[Collected data entries]
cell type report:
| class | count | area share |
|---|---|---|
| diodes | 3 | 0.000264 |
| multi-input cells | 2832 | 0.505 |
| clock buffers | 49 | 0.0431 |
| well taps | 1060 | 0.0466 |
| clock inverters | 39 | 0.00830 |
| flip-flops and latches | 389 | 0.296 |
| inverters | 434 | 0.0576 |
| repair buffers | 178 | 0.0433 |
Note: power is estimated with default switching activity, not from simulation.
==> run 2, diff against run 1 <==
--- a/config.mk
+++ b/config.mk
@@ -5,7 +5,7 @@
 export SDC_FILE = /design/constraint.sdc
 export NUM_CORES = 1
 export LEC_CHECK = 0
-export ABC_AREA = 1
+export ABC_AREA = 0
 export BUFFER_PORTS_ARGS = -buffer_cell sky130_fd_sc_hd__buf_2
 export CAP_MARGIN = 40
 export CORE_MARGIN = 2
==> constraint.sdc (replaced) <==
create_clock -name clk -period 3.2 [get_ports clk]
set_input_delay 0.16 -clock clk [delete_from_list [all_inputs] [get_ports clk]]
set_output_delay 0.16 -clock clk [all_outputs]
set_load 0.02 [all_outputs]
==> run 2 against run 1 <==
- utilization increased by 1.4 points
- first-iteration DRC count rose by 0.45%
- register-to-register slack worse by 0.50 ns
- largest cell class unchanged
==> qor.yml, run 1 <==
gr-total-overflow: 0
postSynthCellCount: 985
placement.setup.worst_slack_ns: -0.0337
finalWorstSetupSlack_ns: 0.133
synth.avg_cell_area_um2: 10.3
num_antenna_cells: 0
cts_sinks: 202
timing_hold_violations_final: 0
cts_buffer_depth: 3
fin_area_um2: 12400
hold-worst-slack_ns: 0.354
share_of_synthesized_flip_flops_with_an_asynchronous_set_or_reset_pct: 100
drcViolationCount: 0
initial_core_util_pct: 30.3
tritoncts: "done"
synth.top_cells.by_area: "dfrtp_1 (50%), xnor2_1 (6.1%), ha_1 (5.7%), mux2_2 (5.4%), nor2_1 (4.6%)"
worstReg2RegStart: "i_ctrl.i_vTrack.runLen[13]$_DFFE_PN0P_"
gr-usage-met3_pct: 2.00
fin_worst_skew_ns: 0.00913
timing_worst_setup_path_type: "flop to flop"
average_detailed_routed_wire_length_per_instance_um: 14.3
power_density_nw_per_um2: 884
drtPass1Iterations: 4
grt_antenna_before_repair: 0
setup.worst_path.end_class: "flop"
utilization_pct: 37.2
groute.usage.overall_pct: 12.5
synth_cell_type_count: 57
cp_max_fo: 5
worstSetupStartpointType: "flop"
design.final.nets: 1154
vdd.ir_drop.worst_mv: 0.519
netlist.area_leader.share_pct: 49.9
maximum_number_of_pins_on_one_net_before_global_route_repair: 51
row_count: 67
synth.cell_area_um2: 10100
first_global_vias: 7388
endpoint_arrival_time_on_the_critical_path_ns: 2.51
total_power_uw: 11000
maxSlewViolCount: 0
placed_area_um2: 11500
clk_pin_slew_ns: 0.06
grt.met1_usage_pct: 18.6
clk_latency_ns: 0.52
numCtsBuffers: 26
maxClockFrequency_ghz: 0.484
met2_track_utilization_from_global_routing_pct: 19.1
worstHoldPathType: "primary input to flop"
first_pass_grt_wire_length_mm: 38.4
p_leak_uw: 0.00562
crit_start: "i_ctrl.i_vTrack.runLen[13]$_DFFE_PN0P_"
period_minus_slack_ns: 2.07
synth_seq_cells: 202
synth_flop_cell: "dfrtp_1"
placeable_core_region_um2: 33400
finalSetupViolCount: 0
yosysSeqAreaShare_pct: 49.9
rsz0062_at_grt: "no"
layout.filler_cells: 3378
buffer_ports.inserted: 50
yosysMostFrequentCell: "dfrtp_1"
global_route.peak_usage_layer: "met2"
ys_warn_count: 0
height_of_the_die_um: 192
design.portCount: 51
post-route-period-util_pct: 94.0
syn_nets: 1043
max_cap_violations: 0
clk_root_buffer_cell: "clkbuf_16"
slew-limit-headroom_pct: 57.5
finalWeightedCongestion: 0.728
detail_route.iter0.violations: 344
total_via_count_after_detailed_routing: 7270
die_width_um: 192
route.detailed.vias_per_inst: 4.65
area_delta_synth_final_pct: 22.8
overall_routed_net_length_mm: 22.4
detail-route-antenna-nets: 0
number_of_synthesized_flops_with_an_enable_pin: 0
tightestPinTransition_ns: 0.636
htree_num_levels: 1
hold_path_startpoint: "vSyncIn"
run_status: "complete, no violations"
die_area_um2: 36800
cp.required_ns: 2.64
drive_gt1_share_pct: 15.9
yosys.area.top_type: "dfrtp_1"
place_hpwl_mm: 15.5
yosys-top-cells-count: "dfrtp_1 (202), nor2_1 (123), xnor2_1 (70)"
$ cat src/rtl/prio_irq_pkg.sv
package prio_irq_pkg;
  localparam int PIN_W  = 8;
  localparam int VEC_W  = 8;
  localparam int PRIO_W = 5;
  localparam int MIX_DED_W = 3;

  typedef enum logic [1:0] {
    MODE_DED = 2'd0,
    MODE_EXP = 2'd1,
    MODE_MIX = 2'd2
  } pin_mode_e;

  localparam logic [3:0]       ADDR_MODE = 4'd0;
  localparam logic [3:0]       ADDR_EDGE = 4'd1;
  localparam logic [3:0]       ADDR_PIN0 = 4'd2;
  localparam logic [3:0]       ADDR_TMR0 = 4'd10;
  localparam logic [VEC_W-1:0] NMI_VEC   = 8'd248;
  localparam logic [2:0]       MIX_LOW   = 3'b010;
endpackage

$ cat src/rtl/prio_irq_sync.sv
module prio_irq_sync #(
  parameter int         W       = 1,
  parameter int         STAGES  = 2,
  parameter logic [W-1:0] RST_VAL = '0
) (
  input  logic         clk_i,
  input  logic         rst_ni,
  input  logic [W-1:0] d_i,
  output logic [W-1:0] q_o
);
  logic [STAGES-1:0][W-1:0] stg_q;

  always_ff @(posedge clk_i or negedge rst_ni) begin
    if (!rst_ni) begin
      stg_q <= {STAGES{RST_VAL}};
    end else begin
      stg_q[0] <= d_i;
      for (int s = 1; s < STAGES; s++) stg_q[s] <= stg_q[s-1];
    end
  end

  assign q_o = stg_q[STAGES-1];
endmodule

$ cat src/rtl/prio_irq_regs.sv
module prio_irq_regs
  import prio_irq_pkg::*;
#(
  parameter int NUM_TMR = 2
) (
  input  logic                             clk_i,
  input  logic                             rst_ni,
  input  logic                             we_i,
  input  logic [3:0]                       addr_i,
  input  logic [VEC_W-1:0]                 wdata_i,
  output pin_mode_e                        mode_o,
  output logic [PIN_W-1:0]                 edge_o,
  output logic [PIN_W-1:0][VEC_W-1:0]      pin_vec_o,
  output logic [NUM_TMR-1:0][VEC_W-1:0]    tmr_vec_o
);
  always_ff @(posedge clk_i or negedge rst_ni) begin
    if (!rst_ni) begin
      mode_o <= MODE_DED;
      edge_o <= '0;
    end else if (we_i) begin
      if (addr_i == ADDR_MODE && wdata_i[1:0] != 2'b11) mode_o <= pin_mode_e'(wdata_i[1:0]);
      if (addr_i == ADDR_EDGE) edge_o <= wdata_i;
    end
  end

  for (genvar p = 0; p < PIN_W; p++) begin : g_pin
    always_ff @(posedge clk_i or negedge rst_ni) begin
      if (!rst_ni) pin_vec_o[p] <= '0;
      else if (we_i && addr_i == ADDR_PIN0 + 4'(p)) pin_vec_o[p] <= wdata_i;
    end
  end

  for (genvar t = 0; t < NUM_TMR; t++) begin : g_tmr
    always_ff @(posedge clk_i or negedge rst_ni) begin
      if (!rst_ni) tmr_vec_o[t] <= '0;
      else if (we_i && addr_i == ADDR_TMR0 + 4'(t)) tmr_vec_o[t] <= wdata_i;
    end
  end
endmodule
===== src/rtl/dac_wr_pkg.sv =====
package dac_wr_pkg;
  localparam int CTRL_W  = 3;
  localparam int DATA_W  = 12;
  localparam int FRAME_W = CTRL_W + DATA_W + 1;

  typedef enum logic [1:0] {
    ST_IDLE,
    ST_SETUP,
    ST_SHIFT,
    ST_GAP
  } wr_state_e;

  // control first, data MSB first, trailing zero sub-bit
  function automatic logic [FRAME_W-1:0] build_frame(input logic [CTRL_W-1:0] ctrl,
                                                     input logic [DATA_W-1:0] data);
    return {ctrl, data, 1'b0};
  endfunction
endpackage


===== src/rtl/dac_wr_tick.sv =====
module dac_wr_tick #(
  parameter int CW = 4
) (
  input  logic          clk_i,
  input  logic          rst_ni,
  input  logic          clr_i,
  input  logic          en_i,
  input  logic [CW-1:0] limit_i,
  output logic          hit_o
);
  logic [CW-1:0] cnt_q;

  assign hit_o = en_i && (cnt_q == limit_i - 1'b1);

  always_ff @(posedge clk_i or negedge rst_ni) begin
    if (!rst_ni)              cnt_q <= '0;
    else if (clr_i || hit_o)  cnt_q <= '0;
    else if (en_i)            cnt_q <= cnt_q + 1'b1;
  end

  // timer never runs past its limit (bounds every phase length, R5)
  p_cnt_bound_r5: assert property (@(posedge clk_i) disable iff (!rst_ni)
    (en_i && !clr_i) |-> (cnt_q < limit_i));
endmodule


===== src/rtl/dac_wr_shreg.sv =====
module dac_wr_shreg #(
  parameter int W = 16
) (
  input  logic         clk_i,
  input  logic         rst_ni,
  input  logic         load_i,
  input  logic         shift_i,
  input  logic [W-1:0] frame_i,
  output logic         msb_o
);
  logic [W-1:0] sr_q;

  always_ff @(posedge clk_i or negedge rst_ni) begin
    if (!rst_ni)      sr_q <= '0;
    else if (load_i)  sr_q <= frame_i;
    else if (shift_i) sr_q <= {sr_q[W-2:0], 1'b0};
  end

  assign msb_o = sr_q[W-1];

  p_no_load_shift_r1: assert property (@(posedge clk_i) disable iff (!rst_ni)
    !(load_i && shift_i));
endmodule


===== src/rtl/dac_wr_cs_dec.sv =====
module dac_wr_cs_dec #(
  parameter int N_DEV = 4,
  parameter int DEV_W = 2
) (
  input  logic             clk_i,
  input  logic             rst_ni,
  input  logic             en_i,
  input  logic [DEV_W-1:0] sel_i,
  output logic [N_DEV-1:0] cs_no
);
  for (genvar i = 0; i < N_DEV; i++) begin : g_cs
    always_ff @(posedge clk_i or negedge rst_ni) begin
      if (!rst_ni) cs_no[i] <= 1'b1;
      else         cs_no[i] <= !(en_i && (sel_i == DEV_W'(i)));
    end
  end

  p_one_cs_r2: assert property (@(posedge clk_i) disable iff (!rst_ni)
    $countones(~cs_no) <= 1);
endmodule
<file path="src/rtl/mdm_pkg.sv">
package mdm_pkg;
    localparam int REG_W    = 8;
    localparam int LINE_W   = 4;
    localparam int KEEP_W   = 5;
    localparam int LOOP_BIT = 4;

    typedef enum logic {
        MODE_EXT  = 1'b0,
        MODE_LOOP = 1'b1
    } mode_e;

    // bit order matches status byte 7:4 and flag bits 3:0
    typedef struct packed {
        logic dcd;
        logic ri;
        logic dsr;
        logic cts;
    } lines_t;

    // bit order matches control byte 3:0
    typedef struct packed {
        logic out2;
        logic out1;
        logic rts;
        logic dtr;
    } ctl_t;

    localparam lines_t LINES_AT_RESET = '{dcd: 1'b1, ri: 1'b0, dsr: 1'b1, cts: 1'b0};
endpackage

</file>
<file path="src/rtl/mdm_ctrl_reg.sv">
module mdm_ctrl_reg
    import mdm_pkg::*;
(
    input  logic             clk,
    input  logic             rst_n,
    input  logic             wr,
    input  logic [REG_W-1:0] wdata,
    output ctl_t             ctl_d,
    output mode_e            mode_d,
    output ctl_t             ctl_q,
    output mode_e            mode_q,
    output logic             rts_pin,
    output logic             dtr_pin,
    output logic             out1_pin,
    output logic             out2_pin
);
    logic unused_hi_bits;
    assign unused_hi_bits = ^wdata[REG_W-1:KEEP_W];

    // next-state of the mode machine
    always_comb begin
        mode_d = mode_q;
        unique case (mode_q)
            MODE_EXT:  if (wr && wdata[LOOP_BIT])  mode_d = MODE_LOOP;
            MODE_LOOP: if (wr && !wdata[LOOP_BIT]) mode_d = MODE_EXT;
            default:   mode_d = MODE_EXT;
        endcase
    end

    assign ctl_d = wr ? ctl_t'(wdata[LINE_W-1:0]) : ctl_q;

    always_ff @(posedge clk or negedge rst_n) begin
        if (!rst_n) begin
            mode_q <= MODE_EXT;
            ctl_q  <= '0;
        end else begin
            mode_q <= mode_d;
            ctl_q  <= ctl_d;
        end
    end

    // outputs per state
    always_comb begin
        out1_pin = ctl_q.out1;
        out2_pin = ctl_q.out2;
        unique case (mode_q)
            MODE_EXT: begin
                rts_pin = ctl_q.rts;
                dtr_pin = ctl_q.dtr;
            end
            MODE_LOOP: begin
                rts_pin = 1'b0;
                dtr_pin = 1'b0;
            end
            default: begin
                rts_pin = 1'b0;
                dtr_pin = 1'b0;
            end
        endcase
    end

    a_r1_loop_follows_write: assert property (@(posedge clk) disable iff (!rst_n)
        wr |=> ((mode_q == MODE_LOOP) == $past(wdata[LOOP_BIT])));
    a_r1_ctl_follows_write: assert property (@(posedge clk) disable iff (!rst_n)
        wr |=> (ctl_q == $past(wdata[LINE_W-1:0])));
    a_r4_loop_pins_low: assert property (@(posedge clk) disable iff (!rst_n)
        (mode_q == MODE_LOOP) |-> (!rts_pin && !dtr_pin));
    a_r5_ext_pins_follow: assert property (@(posedge clk) disable iff (!rst_n)
        (mode_q == MODE_EXT) |-> (rts_pin == ctl_q.rts && dtr_pin == ctl_q.dtr));
endmodule

</file>
<file path="src/rtl/mdm_line_sel.sv">
module mdm_line_sel
    import mdm_pkg::*;
(
    input  mode_e  mode,
    input  ctl_t   ctl,
    input  logic   pin_cts,
    input  logic   pin_ri,
    output lines_t lines
);
    always_comb begin
        unique case (mode)
            MODE_LOOP: begin
                lines.cts = ctl.rts;
                lines.dsr = ctl.dtr;
                lines.ri  = ctl.out1;
                lines.dcd = ctl.out2;
            end
            MODE_EXT: begin
                lines.cts = pin_cts;
                lines.dsr = 1'b1;
                lines.ri  = pin_ri;
                lines.dcd = 1'b1;
            end
            default: lines = LINES_AT_RESET;
        endcase
    end
endmodule

</file>
<file path="src/rtl/mdm_delta_track.sv">
module mdm_delta_track
    import mdm_pkg::*;
(
    input  logic              clk,
    input  logic              rst_n,
    input  lines_t            lines_d,
    input  logic              rd_clr,
    output lines_t            lines_q,
    output logic [LINE_W-1:0] delta_q
);
    lines_t             events;
    logic [LINE_W-1:0]  delta_d;

    always_comb begin
        events.cts = lines_d.cts ^ lines_q.cts;
        events.dsr = lines_d.dsr ^ lines_q.dsr;
        events.dcd = lines_d.dcd ^ lines_q.dcd;
        events.ri  = lines_q.ri & ~lines_d.ri;
        delta_d    = (rd_clr ? '0 : delta_q) | events;
    end

    always_ff @(posedge clk or negedge rst_n) begin
        if (!rst_n) begin
            lines_q <= LINES_AT_RESET;
            delta_q <= '0;
        end else begin
            lines_q <= lines_d;
            delta_q <= delta_d;
        end
    end

    a_r8_flags_sticky: assert property (@(posedge clk) disable iff (!rst_n)
        !rd_clr |=> ((delta_q & $past(delta_q)) == $past(delta_q)));
    a_r9_read_clears: assert property (@(posedge clk) disable iff (!rst_n)
        rd_clr ##1 $stable(lines_q) |-> (delta_q == '0));
    a_r7_ring_trailing: assert property (@(posedge clk) disable iff (!rst_n)
        ($past(lines_q.ri) && !lines_q.ri) |-> delta_q[2]);
    a_r6_cts_change: assert property (@(posedge clk) disable iff (!rst_n)
        (lines_q.cts != $past(lines_q.cts)) |-> delta_q[0]);
endmodule

</file>
<file path="src/rtl/mdm_status_top.sv">
module mdm_status_top
    import mdm_pkg::*;
(
    input  logic             clk,
    input  logic             rst_n,
    input  logic             mcr_wr,
    input  logic [REG_W-1:0] mcr_wdata,
    input  logic             msr_rd,
    input  logic             pin_cts,
    input  logic             pin_ri,
    output logic [REG_W-1:0] msr_q,
    output logic [REG_W-1:0] mcr_q,
    output logic             rts_out,
    output logic             dtr_out,
    output logic             out1_out,
    output logic             out2_out,
    output logic             delta_irq
);
    ctl_t              ctl_d, ctl_q;
    mode_e             mode_d, mode_q;
    lines_t            lines_d, lines_q;
    logic [LINE_W-1:0] delta_q;

    mdm_ctrl_reg u_ctrl (
        .clk      (clk),
        .rst_n    (rst_n),
        .wr       (mcr_wr),
        .wdata    (mcr_wdata),
        .ctl_d    (ctl_d),
        .mode_d   (mode_d),
        .ctl_q    (ctl_q),
        .mode_q   (mode_q),
        .rts_pin  (rts_out),
        .dtr_pin  (dtr_out),
        .out1_pin (out1_out),
        .out2_pin (out2_out)
    );

    mdm_line_sel u_sel (
        .mode    (mode_d),
        .ctl     (ctl_d),
        .pin_cts (pin_cts),
        .pin_ri  (pin_ri),
        .lines   (lines_d)
    );

    mdm_delta_track u_track (
        .clk     (clk),
        .rst_n   (rst_n),
        .lines_d (lines_d),
        .rd_clr  (msr_rd),
        .lines_q (lines_q),
        .delta_q (delta_q)
    );

    assign mcr_q     = {{(REG_W-KEEP_W){1'b0}}, (mode_q == MODE_LOOP), ctl_q};
    assign msr_q     = {lines_q, delta_q};
    assign delta_irq = |delta_q;

    a_r1_upper_zero: assert property (@(posedge clk) disable iff (!rst_n)
        mcr_q[REG_W-1:KEEP_W] == '0);
    a_r3_forced_lines: assert property (@(posedge clk) disable iff (!rst_n)
        !mcr_q[LOOP_BIT] |-> (msr_q[7] && msr_q[5]));
    a_r4_loop_rts_map: assert property (@(posedge clk) disable iff (!rst_n)
        mcr_q[LOOP_BIT] |-> (msr_q[4] == mcr_q[1] && msr_q[7] == mcr_q[3]));
    a_r11_irq_flag: assert property (@(posedge clk) disable iff (!rst_n)
        delta_irq == (msr_q[3:0] != '0));
endmodule

</file>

Exercise requirements: Using the entries above, give back exactly the line containing "drcViolationCount: 0", the line containing "grt_antenna_before_repair: 0", and every line between them, and nothing else.

Task answer:
drcViolationCount: 0
initial_core_util_pct: 30.3
tritoncts: "done"
synth.top_cells.by_area: "dfrtp_1 (50%), xnor2_1 (6.1%), ha_1 (5.7%), mux2_2 (5.4%), nor2_1 (4.6%)"
worstReg2RegStart: "i_ctrl.i_vTrack.runLen[13]$_DFFE_PN0P_"
gr-usage-met3_pct: 2.00
fin_worst_skew_ns: 0.00913
timing_worst_setup_path_type: "flop to flop"
average_detailed_routed_wire_length_per_instance_um: 14.3
power_density_nw_per_um2: 884
drtPass1Iterations: 4
grt_antenna_before_repair: 0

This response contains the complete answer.